Para terminar, la Samaritanus bonus dos beneficios principales. A nivel doctrinal, ayuda a realizar un discernimiento ético sobre el uso de medios para conservar la vida, entendiéndolo como un proceso gradual que supone el resultado de una valoración de los datos objetivos y subjetivos, en un clima de diálogo entre el paciente (o sus representantes) y los sanitarios. En caso de que la valoración clínica y/u objetiva se inclinara por no adoptar o suspender algún medio porque resultara inútil y/o gravoso, el tratamiento continuaría con los cuidados paliativos, donde confluyen las intervenciones orientadas a controlar los síntomas físicos (dolor, disnea, náuseas, vómitos), psicológicos (ansiedad, depresión, angustia), espirituales (desesperación) y sociales (deterioro de las relaciones) debidos a la enfermedad. La visión antropológica que subyace a los cuidados paliativos sigue un modelo «biopsicosocial-espiritual» en el que, como dice Daniel Sulmasy, «tienen espacio no partes separadas de la realidad humana a repartir entre especialistas, sino dimensiones distintas siempre presentes e interrelacionadas en la integridad de la persona».

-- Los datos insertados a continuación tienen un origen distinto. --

===== src/hw/sim_pkg.sv =====
package sim_pkg;

  // ------------------------------
  // Widths
  // ------------------------------

  // Byte address on the memory port, also used for pc values.
  typedef logic [63:0] addr_t;

  // Memory word and writeback data.
  typedef logic [63:0] data_t;

  typedef logic [31:0] inst_t;

  // One enable bit per byte lane of a data_t word.
  typedef logic [7:0] wmask_t;

  // Access size code from the core, carried but not decoded.
  typedef logic [2:0] size_t;

  typedef logic [4:0] reg_idx_t;

  // Low byte of a0 when the trap instruction retires.
  typedef logic [7:0] trap_code_t;

  typedef logic [63:0] count_t;

  // ------------------------------
  // Constants
  // ------------------------------

  // Program base. Every memory address is taken relative to it.
  localparam addr_t PC_START = 64'h0000_0000_8000_0000;

  // Opcode of the custom instruction that ends a simulation run.
  localparam logic [6:0] TRAP_OPCODE = 7'h6b;

  // Commits of this instruction are flagged so the checker skips them.
  localparam inst_t SKIP_INST = 32'h0000_007b;

endpackage


===== src/hw/commit_if.sv =====
`timescale 1ns/10ps

// One commit record. A record moves in every cycle with strobe high.
interface commit_if import sim_pkg::*; ();

  logic       strobe;
  addr_t      pc;
  inst_t      inst;
  logic       wen;
  reg_idx_t   wdest;
  data_t      wdata;
  logic       skip;
  logic       trap;
  trap_code_t code;

  modport producer (
    output strobe, pc, inst, wen, wdest, wdata, skip, trap, code
  );

  modport consumer (
    input strobe, pc, inst, wen, wdest, wdata, skip, trap, code
  );

endinterface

LEE TAMBIÉN – La niña de Millet y el arte de cuidar
A nivel pastoral, ayuda a ver el valor educativo del dolor y el sufrimiento, que corrigen la aspereza que suele acompañar la vida («El hombre no perdura en la opulencia», Sal 48,13) y nos disponen a pedir la salvación, es decir, a liberarnos del mal y de la muerte. Por otro lado, el dolor tiene un poder desarmante y disuasorio que puede llevar a la desesperación. Por este motivo, los cristianos, junto a los hombres y mujeres de buena voluntad, están llamados a cuidar la vida afligida y sufriente, testimoniando la cercanía y compasión de Cristo que rompe las cadenas mortíferas del dolor, como leemos en la Conclusión, que remite al icono del Buen Pastor, paradigma del cuidado de la vida que los discípulos del Señor están llamados a encarnar y testimoniar.